> _To do_
Go through the data line by line from the top, retyping each exactly, and end with the line that contains "flops: 94 / 94".

Collected data entries
:::

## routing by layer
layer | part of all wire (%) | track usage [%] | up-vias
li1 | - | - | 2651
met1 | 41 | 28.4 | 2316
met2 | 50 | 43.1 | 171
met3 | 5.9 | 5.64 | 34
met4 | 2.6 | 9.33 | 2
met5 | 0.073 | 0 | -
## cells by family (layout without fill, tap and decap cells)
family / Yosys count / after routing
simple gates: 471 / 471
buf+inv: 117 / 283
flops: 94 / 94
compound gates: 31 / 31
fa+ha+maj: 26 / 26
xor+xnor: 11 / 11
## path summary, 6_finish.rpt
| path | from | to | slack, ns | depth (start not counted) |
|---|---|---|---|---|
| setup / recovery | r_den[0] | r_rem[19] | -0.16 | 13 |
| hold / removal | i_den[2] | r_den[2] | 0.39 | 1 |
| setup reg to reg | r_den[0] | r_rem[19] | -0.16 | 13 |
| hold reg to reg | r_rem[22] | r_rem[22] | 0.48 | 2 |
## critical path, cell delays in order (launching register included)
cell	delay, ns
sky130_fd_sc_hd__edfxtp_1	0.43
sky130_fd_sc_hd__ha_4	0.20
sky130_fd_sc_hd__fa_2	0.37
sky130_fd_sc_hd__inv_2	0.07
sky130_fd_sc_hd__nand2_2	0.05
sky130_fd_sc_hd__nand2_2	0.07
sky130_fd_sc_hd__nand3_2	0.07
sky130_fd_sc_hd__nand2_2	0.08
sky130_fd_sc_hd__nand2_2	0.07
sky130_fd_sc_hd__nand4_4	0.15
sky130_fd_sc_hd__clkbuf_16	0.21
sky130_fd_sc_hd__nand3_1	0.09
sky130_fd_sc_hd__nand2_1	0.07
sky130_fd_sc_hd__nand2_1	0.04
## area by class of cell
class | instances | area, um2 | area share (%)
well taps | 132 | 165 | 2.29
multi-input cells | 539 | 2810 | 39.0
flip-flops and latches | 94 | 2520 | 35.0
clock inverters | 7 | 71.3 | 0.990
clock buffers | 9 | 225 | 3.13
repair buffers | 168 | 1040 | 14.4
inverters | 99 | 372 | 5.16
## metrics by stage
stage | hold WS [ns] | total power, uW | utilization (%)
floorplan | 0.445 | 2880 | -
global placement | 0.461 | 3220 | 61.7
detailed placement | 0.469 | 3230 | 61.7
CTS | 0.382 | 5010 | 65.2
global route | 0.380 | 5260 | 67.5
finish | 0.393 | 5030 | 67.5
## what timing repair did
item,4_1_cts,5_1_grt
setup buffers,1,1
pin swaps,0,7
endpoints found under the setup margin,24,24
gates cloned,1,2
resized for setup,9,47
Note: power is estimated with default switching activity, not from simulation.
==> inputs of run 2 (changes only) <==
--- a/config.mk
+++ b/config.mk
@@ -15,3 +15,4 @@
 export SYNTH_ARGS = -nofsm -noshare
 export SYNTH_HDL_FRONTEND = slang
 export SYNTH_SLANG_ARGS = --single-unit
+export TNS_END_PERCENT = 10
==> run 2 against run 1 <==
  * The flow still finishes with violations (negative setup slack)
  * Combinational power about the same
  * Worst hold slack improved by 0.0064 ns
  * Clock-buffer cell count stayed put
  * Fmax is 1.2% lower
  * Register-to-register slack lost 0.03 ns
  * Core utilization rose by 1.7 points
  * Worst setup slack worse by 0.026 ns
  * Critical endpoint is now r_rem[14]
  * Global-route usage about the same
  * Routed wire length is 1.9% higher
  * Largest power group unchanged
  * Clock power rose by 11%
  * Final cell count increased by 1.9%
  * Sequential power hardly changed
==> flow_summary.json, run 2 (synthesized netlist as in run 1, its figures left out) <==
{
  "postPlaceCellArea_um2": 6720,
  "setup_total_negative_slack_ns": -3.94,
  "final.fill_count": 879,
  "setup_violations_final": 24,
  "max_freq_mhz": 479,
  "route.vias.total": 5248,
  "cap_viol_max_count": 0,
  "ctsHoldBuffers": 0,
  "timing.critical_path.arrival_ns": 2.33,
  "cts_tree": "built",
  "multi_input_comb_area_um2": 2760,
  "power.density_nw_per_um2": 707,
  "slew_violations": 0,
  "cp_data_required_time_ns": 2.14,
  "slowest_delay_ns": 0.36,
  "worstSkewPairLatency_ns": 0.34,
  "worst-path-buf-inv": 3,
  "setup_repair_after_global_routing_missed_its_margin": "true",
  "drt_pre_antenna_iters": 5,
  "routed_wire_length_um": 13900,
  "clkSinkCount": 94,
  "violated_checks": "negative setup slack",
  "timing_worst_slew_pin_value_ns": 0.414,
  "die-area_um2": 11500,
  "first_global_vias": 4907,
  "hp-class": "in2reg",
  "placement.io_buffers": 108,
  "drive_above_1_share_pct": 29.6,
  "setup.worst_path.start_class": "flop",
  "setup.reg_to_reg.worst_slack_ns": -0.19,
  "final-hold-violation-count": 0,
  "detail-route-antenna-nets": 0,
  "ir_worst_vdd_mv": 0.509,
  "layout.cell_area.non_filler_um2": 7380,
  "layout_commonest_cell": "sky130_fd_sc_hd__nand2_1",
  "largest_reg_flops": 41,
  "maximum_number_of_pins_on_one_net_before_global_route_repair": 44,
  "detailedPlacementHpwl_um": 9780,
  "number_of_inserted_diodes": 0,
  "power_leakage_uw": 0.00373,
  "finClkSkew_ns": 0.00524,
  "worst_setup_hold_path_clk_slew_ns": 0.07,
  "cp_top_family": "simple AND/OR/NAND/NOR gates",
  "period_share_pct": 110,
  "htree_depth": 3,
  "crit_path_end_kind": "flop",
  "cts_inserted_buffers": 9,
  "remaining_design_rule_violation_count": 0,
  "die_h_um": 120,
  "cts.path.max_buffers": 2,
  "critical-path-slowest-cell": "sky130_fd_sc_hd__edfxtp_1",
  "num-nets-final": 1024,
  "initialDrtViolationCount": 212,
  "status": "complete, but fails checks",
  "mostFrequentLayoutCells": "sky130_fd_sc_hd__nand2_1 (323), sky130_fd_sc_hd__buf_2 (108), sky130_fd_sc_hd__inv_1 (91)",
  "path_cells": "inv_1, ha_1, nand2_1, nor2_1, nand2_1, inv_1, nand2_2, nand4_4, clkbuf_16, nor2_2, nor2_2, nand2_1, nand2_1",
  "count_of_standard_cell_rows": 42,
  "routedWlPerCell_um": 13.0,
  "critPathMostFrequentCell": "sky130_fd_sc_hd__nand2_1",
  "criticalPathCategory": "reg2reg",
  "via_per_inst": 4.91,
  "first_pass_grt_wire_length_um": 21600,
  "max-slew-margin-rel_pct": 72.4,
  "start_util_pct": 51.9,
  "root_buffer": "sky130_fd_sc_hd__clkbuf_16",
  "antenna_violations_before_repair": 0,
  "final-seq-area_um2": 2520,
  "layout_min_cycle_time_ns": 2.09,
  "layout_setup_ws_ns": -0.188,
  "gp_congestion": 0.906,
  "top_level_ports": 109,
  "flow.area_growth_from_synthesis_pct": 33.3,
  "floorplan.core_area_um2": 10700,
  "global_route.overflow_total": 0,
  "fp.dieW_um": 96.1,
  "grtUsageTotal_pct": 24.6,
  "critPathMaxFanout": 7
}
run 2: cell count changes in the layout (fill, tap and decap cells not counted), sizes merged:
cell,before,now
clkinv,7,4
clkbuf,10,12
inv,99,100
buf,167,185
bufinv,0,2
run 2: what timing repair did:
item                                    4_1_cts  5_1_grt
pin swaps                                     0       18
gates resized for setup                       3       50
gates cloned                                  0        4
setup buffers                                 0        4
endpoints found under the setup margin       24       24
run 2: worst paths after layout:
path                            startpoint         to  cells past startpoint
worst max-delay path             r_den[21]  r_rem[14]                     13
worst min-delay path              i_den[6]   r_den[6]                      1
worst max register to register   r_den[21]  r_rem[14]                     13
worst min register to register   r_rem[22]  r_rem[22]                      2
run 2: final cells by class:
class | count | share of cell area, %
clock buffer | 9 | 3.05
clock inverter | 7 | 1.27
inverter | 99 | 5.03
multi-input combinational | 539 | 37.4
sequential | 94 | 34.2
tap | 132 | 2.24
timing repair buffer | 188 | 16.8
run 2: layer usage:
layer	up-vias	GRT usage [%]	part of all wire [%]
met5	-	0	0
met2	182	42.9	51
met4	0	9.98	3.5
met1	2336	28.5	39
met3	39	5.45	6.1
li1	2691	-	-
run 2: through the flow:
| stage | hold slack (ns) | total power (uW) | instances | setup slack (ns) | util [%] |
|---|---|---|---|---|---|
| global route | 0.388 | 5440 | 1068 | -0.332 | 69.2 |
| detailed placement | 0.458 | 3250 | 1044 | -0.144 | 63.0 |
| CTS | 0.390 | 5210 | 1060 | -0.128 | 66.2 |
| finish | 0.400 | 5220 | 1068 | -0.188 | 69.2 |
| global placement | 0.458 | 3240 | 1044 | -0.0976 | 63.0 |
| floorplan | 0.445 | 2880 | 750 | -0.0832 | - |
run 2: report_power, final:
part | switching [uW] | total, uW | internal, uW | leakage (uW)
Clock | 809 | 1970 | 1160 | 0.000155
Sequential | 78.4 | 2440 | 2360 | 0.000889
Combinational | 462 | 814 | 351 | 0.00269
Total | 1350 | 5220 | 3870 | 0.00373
## src/sv/ach_pkg.sv

```systemverilog
package ach_pkg;

  localparam int CAPACITY = 1024;
  localparam int AW       = $clog2(CAPACITY);  // bucket and table address width
  localparam int CW       = AW + 1;            // counts that reach CAPACITY
  localparam int RW       = 11;                // configuration register width
  localparam int KW       = 64;
  localparam int HW       = 32;
  localparam int IDX_W    = 8;
  localparam int CNT_W    = 5;

  localparam logic [HW-1:0] CRC_POLY = 32'h82F63B78;
  localparam logic [CNT_W-1:0] CRC_LAST = CNT_W'(KW / 8 - 1);
  localparam logic [CNT_W-1:0] DIV_LAST = CNT_W'(HW - 1);

  localparam logic [IDX_W-1:0] REG_ANCHOR_COUNT    = IDX_W'(0);
  localparam logic [IDX_W-1:0] REG_INITIAL_WORKING = IDX_W'(1);

  typedef enum logic [1:0] {
    KIND_LOOKUP = 2'd0,
    KIND_REMOVE = 2'd1,
    KIND_ADD    = 2'd2,
    KIND_INIT   = 2'd3
  } kind_t;

  typedef enum logic [4:0] {
    S_BOOT, S_BOOT_SWEEP, S_IDLE, S_DISPATCH,
    S_CRC1, S_DIVM, S_DIV1, S_RDB, S_CHKB,
    S_CRC2, S_DIVV, S_DIV2, S_RDH, S_TR,
    S_RMCHK, S_ADDWR, S_SWEEP, S_DONE
  } state_t;

  typedef enum logic [4:0] {
    CMD_NONE, CMD_ACCEPT, CMD_CRC, CMD_DIV_M, CMD_DIV_V, CMD_DIV,
    CMD_RD_B, CMD_DONE_B, CMD_REHASH, CMD_RD_H, CMD_TR_NEXT, CMD_B_FROM_H,
    CMD_RM_RD, CMD_RM_SETUP, CMD_RM_WR, CMD_REJECT, CMD_ADD_RD, CMD_ADD_WR,
    CMD_INIT_START, CMD_SWEEP, CMD_OUT_LOAD
  } cmd_t;

  typedef struct packed {
    kind_t kind;
    logic  crc_last;
    logic  div_last;
    logic  sweep_last;
    logic  anch_zero;
    logic  tr_more;
    logic  rm_reject;
    logic  stack_empty;
    logic  out_free;
  } status_t;

  // eight reflected CRC32C bit steps, no inversion
  function automatic logic [HW-1:0] crc_byte(input logic [HW-1:0] c_in,
                                             input logic [7:0] d);
    logic [HW-1:0] c;
    logic          fb;
    c = c_in;
    for (int j = 0; j < 8; j++) begin
      fb = c[0] ^ d[j];
      c  = c >> 1;
      if (fb) c = c ^ CRC_POLY;
    end
    return c;
  endfunction

endpackage

```

## src/sv/ach_ctrl.sv

```systemverilog
module ach_ctrl (
  input  logic             clk,
  input  logic             rst,
  input  logic             req_valid,
  output logic             req_ready,
  input  ach_pkg::status_t st,
  output ach_pkg::cmd_t    cmd
);

  ach_pkg::state_t state, state_next;

  always_ff @(posedge clk) begin
    if (rst) state <= ach_pkg::S_BOOT;
    else     state <= state_next;
  end

  always_comb begin
    state_next = state;
    cmd        = ach_pkg::CMD_NONE;
    req_ready  = 1'b0;
    case (state)
      ach_pkg::S_BOOT: begin
        cmd        = ach_pkg::CMD_INIT_START;
        state_next = ach_pkg::S_BOOT_SWEEP;
      end
      ach_pkg::S_BOOT_SWEEP: begin
        cmd = ach_pkg::CMD_SWEEP;
        if (st.sweep_last) state_next = ach_pkg::S_IDLE;
      end
      ach_pkg::S_IDLE: begin
        req_ready = 1'b1;
        if (req_valid) begin
          cmd        = ach_pkg::CMD_ACCEPT;
          state_next = ach_pkg::S_DISPATCH;
        end
      end
      ach_pkg::S_DISPATCH: begin
        case (st.kind)
          ach_pkg::KIND_LOOKUP: state_next = ach_pkg::S_CRC1;
          ach_pkg::KIND_REMOVE: begin
            cmd        = ach_pkg::CMD_RM_RD;
            state_next = ach_pkg::S_RMCHK;
          end
          ach_pkg::KIND_ADD: begin
            if (st.stack_empty) begin
              cmd        = ach_pkg::CMD_REJECT;
              state_next = ach_pkg::S_DONE;
            end else begin
              cmd        = ach_pkg::CMD_ADD_RD;
              state_next = ach_pkg::S_ADDWR;
            end
          end
          default: begin
            cmd        = ach_pkg::CMD_INIT_START;
            state_next = ach_pkg::S_SWEEP;
          end
        endcase
      end
      ach_pkg::S_CRC1: begin
        cmd = ach_pkg::CMD_CRC;
        if (st.crc_last) state_next = ach_pkg::S_DIVM;
      end
      ach_pkg::S_DIVM: begin
        cmd        = ach_pkg::CMD_DIV_M;
        state_next = ach_pkg::S_DIV1;
      end
      ach_pkg::S_DIV1: begin
        cmd = ach_pkg::CMD_DIV;
        if (st.div_last) state_next = ach_pkg::S_RDB;
      end
      ach_pkg::S_RDB: begin
        cmd        = ach_pkg::CMD_RD_B;
        state_next = ach_pkg::S_CHKB;
      end
      ach_pkg::S_CHKB: begin
        if (st.anch_zero) begin
          cmd        = ach_pkg::CMD_DONE_B;
          state_next = ach_pkg::S_DONE;
        end else begin
          cmd        = ach_pkg::CMD_REHASH;
          state_next = ach_pkg::S_CRC2;
        end
      end
      ach_pkg::S_CRC2: begin
        cmd = ach_pkg::CMD_CRC;
        if (st.crc_last) state_next = ach_pkg::S_DIVV;
      end
      ach_pkg::S_DIVV: begin
        cmd        = ach_pkg::CMD_DIV_V;
        state_next = ach_pkg::S_DIV2;
      end
      ach_pkg::S_DIV2: begin
        cmd = ach_pkg::CMD_DIV;
        if (st.div_last) state_next = ach_pkg::S_RDH;
      end
      ach_pkg::S_RDH: begin
        cmd        = ach_pkg::CMD_RD_H;
        state_next = ach_pkg::S_TR;
      end
      ach_pkg::S_TR: begin
        if (st.tr_more) begin
          cmd = ach_pkg::CMD_TR_NEXT;
        end else if (st.kind == ach_pkg::KIND_LOOKUP) begin
          cmd        = ach_pkg::CMD_B_FROM_H;
          state_next = ach_pkg::S_CHKB;
        end else begin
          cmd        = ach_pkg::CMD_RM_WR;
          state_next = ach_pkg::S_DONE;
        end
      end
      ach_pkg::S_RMCHK: begin
        if (st.rm_reject) begin
          cmd        = ach_pkg::CMD_REJECT;
          state_next = ach_pkg::S_DONE;
        end else begin
          cmd        = ach_pkg::CMD_RM_SETUP;
          state_next = ach_pkg::S_TR;
        end
      end
      ach_pkg::S_ADDWR: begin
        cmd        = ach_pkg::CMD_ADD_WR;
        state_next = ach_pkg::S_DONE;
      end
      ach_pkg::S_SWEEP: begin
        cmd = ach_pkg::CMD_SWEEP;
        if (st.sweep_last) state_next = ach_pkg::S_DONE;
      end
      ach_pkg::S_DONE: begin
        if (st.out_free) begin
          cmd        = ach_pkg::CMD_OUT_LOAD;
          state_next = ach_pkg::S_IDLE;
        end
      end
      default: state_next = ach_pkg::S_IDLE;
    endcase
  end

endmodule

```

:::

> _Answer below_
## routing by layer
layer | part of all wire (%) | track usage [%] | up-vias
li1 | - | - | 2651
met1 | 41 | 28.4 | 2316
met2 | 50 | 43.1 | 171
met3 | 5.9 | 5.64 | 34
met4 | 2.6 | 9.33 | 2
met5 | 0.073 | 0 | -
## cells by family (layout without fill, tap and decap cells)
family / Yosys count / after routing
simple gates: 471 / 471
buf+inv: 117 / 283
flops: 94 / 94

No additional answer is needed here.